De voegvulling moet op het juiste moment worden aangebracht. Er zijn voegvullingproducten die in verband met weersinvloeden niet in een koude, natte periode mogen worden gebruikt. Cementgebonden producten kunnen het best in het voorjaar of het najaar worden aangebracht.
Tussen de natuursteenelementen kunnen, afhankelijk van de toegepaste verhardingsconstructie, verschillende voegtypen en voegmaterialen worden toegepast. Tabel 6 in subparagraaf 3.5.4 geeft een overzicht van de mogelijke oplossingen.
Bij cementgebonden producten bestaat kans op sluiervorming op de natuursteen.

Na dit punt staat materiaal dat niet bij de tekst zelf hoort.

### src/rtl/led_pkg.sv
// Shared types and default timing for the addressable-LED frame transmitter.
package led_pkg;

  typedef enum logic [2:0] {
    IDLE,
    FETCH,
    WAIT,
    LOAD,
    HIGH,
    LOW,
    LATCH
  } txstate_t;

  // SPRAM word address width
  localparam int unsigned ADDR_W = 14;

  // Default pulse timing at 48 MHz
  localparam int unsigned DEF_T0H_CYC   = 19;
  localparam int unsigned DEF_T1H_CYC   = 38;
  localparam int unsigned DEF_BIT_CYC   = 60;
  localparam int unsigned DEF_LATCH_CYC = 14400;

  // Width of a counter that must hold values up to max(a,b)-1
  function automatic int unsigned cnt_width(input int unsigned a, input int unsigned b);
    int unsigned m;
    m = (a > b) ? a : b;
    return (m > 1) ? $clog2(m) : 1;
  endfunction

endpackage

### src/rtl/led_bit_timer.sv
// Per-bit cycle counter: times the high phase and the full bit period.
module led_bit_timer
  import led_pkg::*;
#(
  parameter int unsigned T0H_CYC = DEF_T0H_CYC,
  parameter int unsigned T1H_CYC = DEF_T1H_CYC,
  parameter int unsigned BIT_CYC = DEF_BIT_CYC,
  parameter int unsigned CW      = 6
) (
  input  logic clk,
  input  logic rst,
  input  logic go,       // high while a bit is being transmitted
  input  logic bit_val,  // value of the bit being transmitted
  output logic dout_hi,  // high phase continues into the next cycle
  output logic bit_end   // this is the final cycle of the bit period
);

  logic [CW-1:0] cnt_q, cnt_d;
  logic [CW-1:0] hi_last;

  // Last counter value of the high phase for the current bit
  always_comb begin
    hi_last = bit_val ? CW'(T1H_CYC - 1) : CW'(T0H_CYC - 1);
    dout_hi = go && (cnt_q < hi_last);
    bit_end = go && (cnt_q == CW'(BIT_CYC - 1));
    cnt_d   = (!go || bit_end) ? '0 : cnt_q + CW'(1);
  end

  // Counter register, restarts at every bit boundary
  always_ff @(posedge clk or posedge rst) begin
    if (rst) cnt_q <= '0;
    else     cnt_q <= cnt_d;
  end

endmodule

### src/rtl/led_frame_tx.sv
// Reads a frame of 16-bit words from SPRAM and serialises them MSB-first
// onto a single-wire pulse-width coded LED data line, followed by a latch gap.
module led_frame_tx
  import led_pkg::*;
#(
  parameter int unsigned NUM_WORDS = 150,
  parameter int unsigned BASE_ADDR = 0,
  parameter int unsigned T0H_CYC   = DEF_T0H_CYC,
  parameter int unsigned T1H_CYC   = DEF_T1H_CYC,
  parameter int unsigned BIT_CYC   = DEF_BIT_CYC,
  parameter int unsigned LATCH_CYC = DEF_LATCH_CYC
) (
  input  logic              clk,
  input  logic              reset,
  input  logic              start,
  output logic              rd_en,
  output logic [ADDR_W-1:0] rd_addr,
  input  logic [15:0]       rd_data,
  output logic              dout,
  output logic              busy,
  output logic              done
);

  localparam int unsigned CW = cnt_width(BIT_CYC, LATCH_CYC);
  localparam int unsigned WW = (NUM_WORDS > 1) ? $clog2(NUM_WORDS) : 1;

  txstate_t          state_q, state_d;
  logic [15:0]       shreg_q, shreg_d;
  logic [3:0]        bit_cnt_q, bit_cnt_d;
  logic [WW-1:0]     word_cnt_q, word_cnt_d;
  logic [ADDR_W-1:0] rd_addr_q, rd_addr_d;
  logic [CW-1:0]     latch_cnt_q, latch_cnt_d;
  logic              dout_q, dout_d;

  logic bit_go, dout_hi, bit_end;
  logic last_word, latch_last;

  assign bit_go     = (state_q == HIGH) || (state_q == LOW);
  assign last_word  = (word_cnt_q == WW'(NUM_WORDS - 1));
  assign latch_last = (latch_cnt_q == CW'(LATCH_CYC - 1));

  led_bit_timer #(
    .T0H_CYC (T0H_CYC),
    .T1H_CYC (T1H_CYC),
    .BIT_CYC (BIT_CYC),
    .CW      (CW)
  ) u_bit_timer (
    .clk     (clk),
    .rst     (reset),
    .go      (bit_go),
    .bit_val (shreg_q[15]),
    .dout_hi (dout_hi),
    .bit_end (bit_end)
  );

  // State register
  always_ff @(posedge clk or posedge reset) begin
    if (reset) state_q <= IDLE;
    else       state_q <= state_d;
  end

  // Next-state logic
  always_comb begin
    state_d = state_q;
    unique case (state_q)
      IDLE:  if (start) state_d = FETCH;
      FETCH: state_d = WAIT;
      WAIT:  state_d = LOAD;
      LOAD:  state_d = HIGH;
      HIGH:  if (!dout_hi) state_d = LOW;
      LOW: begin
        if (bit_end) begin
          if (bit_cnt_q != 4'd0) state_d = HIGH;
          else if (!last_word)   state_d = FETCH;
          else                   state_d = LATCH;
        end
      end
      LATCH: if (latch_last) state_d = IDLE;
      default: state_d = IDLE;
    endcase
  end

  // Output decode; busy drops in the same cycle done pulses
  always_comb begin
    rd_en = (state_q == FETCH);
    done  = (state_q == LATCH) && latch_last;
    busy  = (state_q != IDLE) && !done;
  end

  // Datapath next-state: shift register, bit/word/address and latch counters
  always_comb begin
    shreg_d     = shreg_q;
    bit_cnt_d   = bit_cnt_q;
    word_cnt_d  = word_cnt_q;
    rd_addr_d   = rd_addr_q;
    latch_cnt_d = latch_cnt_q;
    unique case (state_q)
      IDLE: begin
        if (start) begin
          word_cnt_d = '0;
          rd_addr_d  = ADDR_W'(BASE_ADDR);
        end
      end
      LOAD: begin
        shreg_d   = rd_data;
        bit_cnt_d = 4'd15;
      end
      LOW: begin
        if (bit_end) begin
          if (bit_cnt_q != 4'd0) begin
            shreg_d   = {shreg_q[14:0], 1'b0};
            bit_cnt_d = bit_cnt_q - 4'd1;
          end else if (!last_word) begin
            word_cnt_d = word_cnt_q + WW'(1);
            rd_addr_d  = rd_addr_q + ADDR_W'(1);
          end else begin
            latch_cnt_d = '0;
          end
        end
      end
      LATCH: latch_cnt_d = latch_last ? '0 : latch_cnt_q + CW'(1);
      default: ;
    endcase
  end

  // dout is registered from the next state so it tracks HIGH exactly, glitch-free
  assign dout_d = (state_d == HIGH);

  // Datapath registers
  always_ff @(posedge clk or posedge reset) begin
    if (reset) begin
      shreg_q     <= '0;
      bit_cnt_q   <= '0;
      word_cnt_q  <= '0;
      rd_addr_q   <= ADDR_W'(BASE_ADDR);
      latch_cnt_q <= '0;
      dout_q      <= 1'b0;
    end else begin
      shreg_q     <= shreg_d;
      bit_cnt_q   <= bit_cnt_d;
      word_cnt_q  <= word_cnt_d;
      rd_addr_q   <= rd_addr_d;
      latch_cnt_q <= latch_cnt_d;
      dout_q      <= dout_d;
    end
  end

  assign rd_addr = rd_addr_q;
  assign dout    = dout_q;

endmodule
### config.mk
export PLATFORM = sky130hd
export DESIGN_NAME = led_frame_tx
export DESIGN_NICKNAME = d
export VERILOG_FILES = /design/src/rtl/led_pkg.sv /design/src/rtl/led_bit_timer.sv /design/src/rtl/led_frame_tx.sv
export SDC_FILE = /design/constraint.sdc
export NUM_CORES = 1
export LEC_CHECK = 0
export CORE_MARGIN = 4
export CORE_UTILIZATION = 45
export CTS_CLUSTER_DIAMETER = 40
export CTS_CLUSTER_SIZE = 30
export DETAILED_ROUTE_END_ITERATION = 10
export MAX_ROUTING_LAYER = met4
export PLACE_DENSITY = 0.63
export SLEW_MARGIN = 10
export SYNTH_ARGS = -nofsm -noshare
export SYNTH_HDL_FRONTEND = slang
export SYNTH_SLANG_ARGS = --single-unit
export TNS_END_PERCENT = 30
### constraint.sdc
create_clock -name clk -period 3.1 [get_ports clk]
set_clock_uncertainty 0.15 [all_clocks]
set_input_delay 0.775 -clock clk [delete_from_list [all_inputs] [get_ports clk]]
set_output_delay 0.775 -clock clk [all_outputs]
set_load 0.01 [all_outputs]
==> summary.txt <==
Layout
  – Area Growth Syn to Fin: 18.0%
  – Share of layout cells above drive strength 1: approximately 12%
  – Core Util, Final: 54.3%
  – Fillers: 801
  – Final net count: just under 500
  – Flip-flop and latch area: roughly 0.0019 mm²
  – Number of diodes: 0
  – Multi-input gate area in the final layout: 0.00201 mm²
  – Finished Cell Area: 0.00471 mm²

Global routing
  – Grt ovf: 0
  – Overall Global Routing Usage: a little under a fifth
  – Initial antenna violation count: 0
  – Vias in the first global route: 3146
  – First-pass GRT wire length: 14.7 mm
  – Largest net degree at the start of global routing: 47

STA
  – Max-slew violations: 0
  – RSZ-0062 raised after global routing: no
  – Relative slew slack: 31.1%
  – PnR worst setup slack: 88.2 ps
  – Tightest Pin Transition: 1030 ps
  – Final Hold Viols: 0
  – Final setup vio count: 0
  – Period minus WS final: 3010 ps
  – Final period utilization: 97.2%
  – Fin Setup TNS: 0 ps
  – Fmax: 332 MHz

Power
  – Power Dens Cells: 551 mW/mm²
  – Pwr Total: 2590 µW
  – Leak: between 0.0015 and 0.002 µW
  – Max VDD drop: 0.273 mV

Worst setup path
  – Critical Path RT: around 2200 ps
  – Worst-path fanout max: 5
  – CP Class: flop to output pin
  – Worst setup SP type: flop
  – Data arrival, critical path: 2090 ps
  – CP endpoint kind: output pin

Route
  – Post-route ant nets: 0
  – Via Count: roughly 3300
  – Routed length per instance: 14.7 µm
  – DR pass1 iterations: 7
  – Mean number of vias per cell: 5.64
  – Post-route DRC: 0
  – Initial DRC Count: 142
  – Final wirelength: between 8 and 9 mm

Clocking
  – Hold_buf cts: 0
  – Clk Latency, worst-skew pair: between 300 and 400 ps
  – Htree depth: 3
  – Postcts setup bufs: 0
  – Clock Sinks: 74
  – CTS max path bufs: 2
  – CTS tree: yes
  – Clock buffers created by TritonCTS: 9
  – Clock transition at path regs: approximately 80 ps
  – Root buf cell: clkbuf_8

Logic synthesis
  – Top cell type's share of synthesized area: 46.4%
  – Fraction of the yosys area taken by sequential cells: 46.4%
  – Synth area leader: dfrtp_1
  – Largest cells by area after synthesis: dfrtp_1, nor2_1, nand2_1, o221a_2, xnor2_1
  – Cell area after synthesis: 0.00399 mm²
  – Yosys warnings: 0
  – Post-synth top cells: dfrtp_1, nor2_1, nand2_1
  – Most numerous cell in the Yosys netlist: dfrtp_1
  – Dominant synthesized flop cell: dfrtp_1
  – EDFF count, synth: 0
  – Post-synth net total: ~450
  – Async set-reset flop share out of synthesis: 100%
  – Syn Area/Cell: 9.44 µm²
  – Synthesized netlist cell count: 423
  – #FFs+latches synth: 74
  – Unique masters post-synth: 52

Hold path
  – Hold Path Class: flop to flop

Die
  – Die Ht: 102 µm
  – Die area: 0.0104 mm²
  – I/O Pins: 37
  – Std cell rows: 34
  – Core ar.: 0.00868 mm²
  – Die width: 102 µm
  – Starting Density: between 40% and 50%

Flow run
  – Maxcap violations: 0

Placed design
  – Post-Place Setup Slack: between 200 and 250 ps
  – Routability cong.: roughly 0.81
  – Post-DP HPWL: 5.92 mm
  – Area after DPL: 0.00451 mm²
  – # port buffers: 36

Status
  – Status: finished, final reports clean
## sequential cells by signal (all words and copies together), names as in the netlist
| register | flops |
|---|---|
| shreg_q | 16 |
| latch_cnt_q | 14 |
| rd_addr | 14 |
| u_bit_timer.cnt_q | 14 |
| word_cnt_q | 8 |
| bit_cnt_q | 4 |
| state_q | 3 |
| dout | 1 |
## metal layers
metal | up-vias | wire length [µm] | track usage [%]
met1 | 1582 | 4100 | 24.1
met4 | 0 | 171 | 7.16
li1 | 1609 | - | -
met2 | 49 | 3940 | 28.1
met5 | - | 0 | -
met3 | 13 | 285 | 3.00
## power breakdown
group / switching (µW) / total (µW) / leakage (µW) / internal, µW
Combinational: 317 / 607 / 0.000953 / 290
Clock: 371 / 765 / 0.0000945 / 393
Sequential: 121 / 1220 / 0.000867 / 1100
## worst paths after layout
kind	end	slack [ps]	cells past startpoint	start
max in group asynchronous	latch_cnt_q[13]	1800	3	reset
hold reg to reg	u_bit_timer.cnt_q[0]	370	1	u_bit_timer.cnt_q[0]
min in group asynchronous	shreg_q[10]	460	2	reset
hold / removal	u_bit_timer.cnt_q[0]	370	1	u_bit_timer.cnt_q[0]
setup / recovery	done	90	4	latch_cnt_q[8]
setup reg to reg	bit_cnt_q[3]	420	6	u_bit_timer.cnt_q[10]
## per-stage QoR
step | std cells | hold WS, ps
floorplan | 423 | 310
global placement | 561 | 348
detailed placement | 561 | 353
CTS | 577 | 365
global route | 577 | 390
finish | 577 | 365
## critical path: stages, from the launching register on
cell	delay (ps)
dfrtp_1	430
or4_4	560
nor4_4	270
nor2b_1	200
dlygate4sd2_1	290
## cell type report
class | instances | area share [%]
Clock inverter | 6 | 1.41
Timing Repair Buffer | 50 | 10.0
Multi-Input combinational cell | 319 | 42.7
Sequential cell | 74 | 39.3
Tap cell | 108 | 2.87
Inverter | 10 | 0.797
Clock buffer | 10 | 2.92
## placed cells by master, fill, tap and decap left out, drive strengths merged, types with 12 or more instances in the layout
| master | Yosys | layout |
|---|---|---|
| dfrtp | 74 | 74 |
| nor2 | 56 | 56 |
| nand2 | 46 | 46 |
| clkdlybuf4s50 | 0 | 34 |
| nand3 | 26 | 26 |
| o21ai | 23 | 23 |
| xnor2 | 16 | 16 |
| o221a | 15 | 15 |
| nor3 | 14 | 14 |
| buf | 6 | 14 |
| a21oi | 12 | 12 |
## cell families after synthesis
family	share of synthesized area, %
DFF	46.4
xor gates and xnor gates	5.05
adders and majority gates	3.45
muxes	0.533
buffers and inverters	3.32
and+or+nand+nor	26.3
AOI/OAI and AO/OA	14.9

Om die te voorkomen, moet de verharding kort na het aanbrengen van de voegvulling goed worden schoongemaakt. Bij een epoxygebonden voeg blijft na aanleg een vetachtige film achter op de natuursteen, die zorgt voor een ‘wet look’. Hierdoor bestaat in de aanvangssituatie een wat grotere kans op ongelukken door mindere stroefheid en slipweerstand. Deze film verdwijnt na een aantal maanden onder invloed van zon en regen. Bij toepassing van LD-mix wordt veel water gebruikt voor de verdichting. Hierdoor blijft er smetwater achter op de ingevoegde bestrating. Door gebruik van de verharding zal de ontstane sluier door smetwater binnen enkele weken verdwijnen. Locaties met minder intensief gebruik kunnen met water en borstel alsnog worden gereinigd.
Onkruidvorming treedt niet of nauwelijks op bij een gebonden voeg, maar bij een ongebonden voeg is het nodig op weinig belopen en bereden gedeeltes een aantal malen per jaar het onkruid te verwijderen.